Trump’s vision for accreditation is seemingly to wipe the slate clean and start anew. He vowed to replace axed accreditors with new agencies tasked with “removing all Marxist diversity, equity, and inclusion bureaucrats.”

Enacting such change won’t be easy.

Conroy explained that the National Advisory Committee on Institutional Quality and Integrity (NACIQI) is the agency that oversees accreditors. While ED has ultimate control over accreditors, it’s NACIQI that makes recommendations to the department.

NACIQI’s board comprises appointees from the U.S. House of Representatives, the U.S. Senate, and the president’s office on a rolling basis. This makes sweeping changes difficult to pull off overnight.

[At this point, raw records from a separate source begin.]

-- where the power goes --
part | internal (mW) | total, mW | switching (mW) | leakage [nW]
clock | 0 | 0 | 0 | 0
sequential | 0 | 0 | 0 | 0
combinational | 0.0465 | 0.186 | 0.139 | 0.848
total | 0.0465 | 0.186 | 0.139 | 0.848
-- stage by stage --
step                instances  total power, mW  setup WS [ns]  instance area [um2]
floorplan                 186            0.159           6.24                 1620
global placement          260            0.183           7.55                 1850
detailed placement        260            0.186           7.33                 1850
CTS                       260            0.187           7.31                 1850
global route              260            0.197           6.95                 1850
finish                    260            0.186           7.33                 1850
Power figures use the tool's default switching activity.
`config.mk`:
```
export PLATFORM = sky130hd
export DESIGN_NAME = nand_reg_bridge
export DESIGN_NICKNAME = d
export VERILOG_FILES = /design/src/rtl/nrb_pkg.sv /design/src/rtl/nrb_decode.sv /design/src/rtl/nrb_strobe_seq.sv /design/src/rtl/nand_reg_bridge.sv
export SDC_FILE = /design/constraint.sdc
export NUM_CORES = 1
export LEC_CHECK = 0
export CORE_AREA = 10 10 131 133
export CTS_CLUSTER_SIZE = 12
export DETAILED_ROUTE_END_ITERATION = 12
export DIE_AREA = 0 0 141 143
export PLACE_DENSITY_LB_ADDON = 0.05
export SETUP_SLACK_MARGIN = 0.4
export SYNTH_ARGS = -nofsm -noshare
export SYNTH_HDL_FRONTEND = slang
export SYNTH_HIERARCHICAL = 1
export SYNTH_SLANG_ARGS = --single-unit
```
`constraint.sdc`:
```
create_clock -name clk -period 3.5 [get_ports clk]
set_clock_uncertainty 0.05 [all_clocks]
set_input_delay 0.875 -clock clk [delete_from_list [all_inputs] [get_ports clk]]
set_output_delay 0.875 -clock clk [all_outputs]
set_load 0.02 [all_outputs]
```
File: config.mk
export PLATFORM = sky130hd
export DESIGN_NAME = sat_mac
export DESIGN_NICKNAME = d
export VERILOG_FILES = /design/src/rtl/sat_mac_pkg.sv /design/src/rtl/sat_mac_rst_sync.sv /design/src/rtl/sat_mac_mul.sv /design/src/rtl/sat_mac_narrow.sv /design/src/rtl/sat_mac_addsat.sv /design/src/rtl/sat_mac.sv
export SDC_FILE = /design/constraint.sdc
export NUM_CORES = 1
export LEC_CHECK = 0
export BUFFER_PORTS_ARGS = -buffer_cell sky130_fd_sc_hd__buf_2
export CAP_MARGIN = 25
export CORE_MARGIN = 3
export CORE_UTILIZATION = 59
export CTS_CLUSTER_SIZE = 20
export DETAILED_ROUTE_END_ITERATION = 12
export PLACE_DENSITY = 0.77
export SLEW_MARGIN = 20
export SYNTH_ARGS = -nofsm -noshare
export SYNTH_HDL_FRONTEND = slang
export SYNTH_SLANG_ARGS = --single-unit
File: constraint.sdc
create_clock -name clk -period 1.2 [get_ports clk]
set_input_delay 0.06 -clock clk [delete_from_list [all_inputs] [get_ports clk]]
set_output_delay 0.06 -clock clk [all_outputs]
set_load 0.02 [all_outputs]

“Without a robust system of accreditation, you risk every college in the country becoming a diploma mill and devaluing the quality of the system overall.”
— Jeremy Young, Senior Manager at PEN America

Additionally, federal law prohibits ED from setting specific achievement standards accrediting agencies must enforce, he said.

That may be why Project 2025 calls on the next president to reauthorize the Higher Education Act. Project 2025’s proposal includes an idea to “revamp” the system for recognizing accrediting agencies and to make accreditation voluntary.

Young of PEN America said such an initiative could drastically affect the U.S. higher education system.

“Without a robust system of accreditation,” he said, “you risk every college in the country becoming a diploma mill and devaluing the quality of the system overall.”

What’s Next for Accreditation?

The future of college accreditation may largely depend on the 2024 presidential election.

Young explained that while some governors have tried to change the system, they are limited in what they can do. Any substantial changes to accreditation will happen at the federal level.

He added that he wouldn’t be surprised to see a debate topic on accreditation during this election cycle.

First things first, the Biden administration will finalize its accreditation regulations. That includes putting forth final language for public comment, analyzing all comments, and making necessary changes.

Conroy said ED will likely aim to wrap up the process by the end of this year, but that’s not a given.

Either way, Biden’s regulations will likely have to contend with the Congressional Review Act (CRA). This law allows Congress to block agency regulations, but any CRA review also requires the president’s approval. That means if Biden is reelected, any CRA review would need a veto-proof majority to strike Biden’s proposal.

If Trump is reelected, however, the path becomes easier should Republicans aim to block the proposal.

DeSantis’ lawsuit against the federal government is another development to monitor. The case’s next hearing is set for May 6.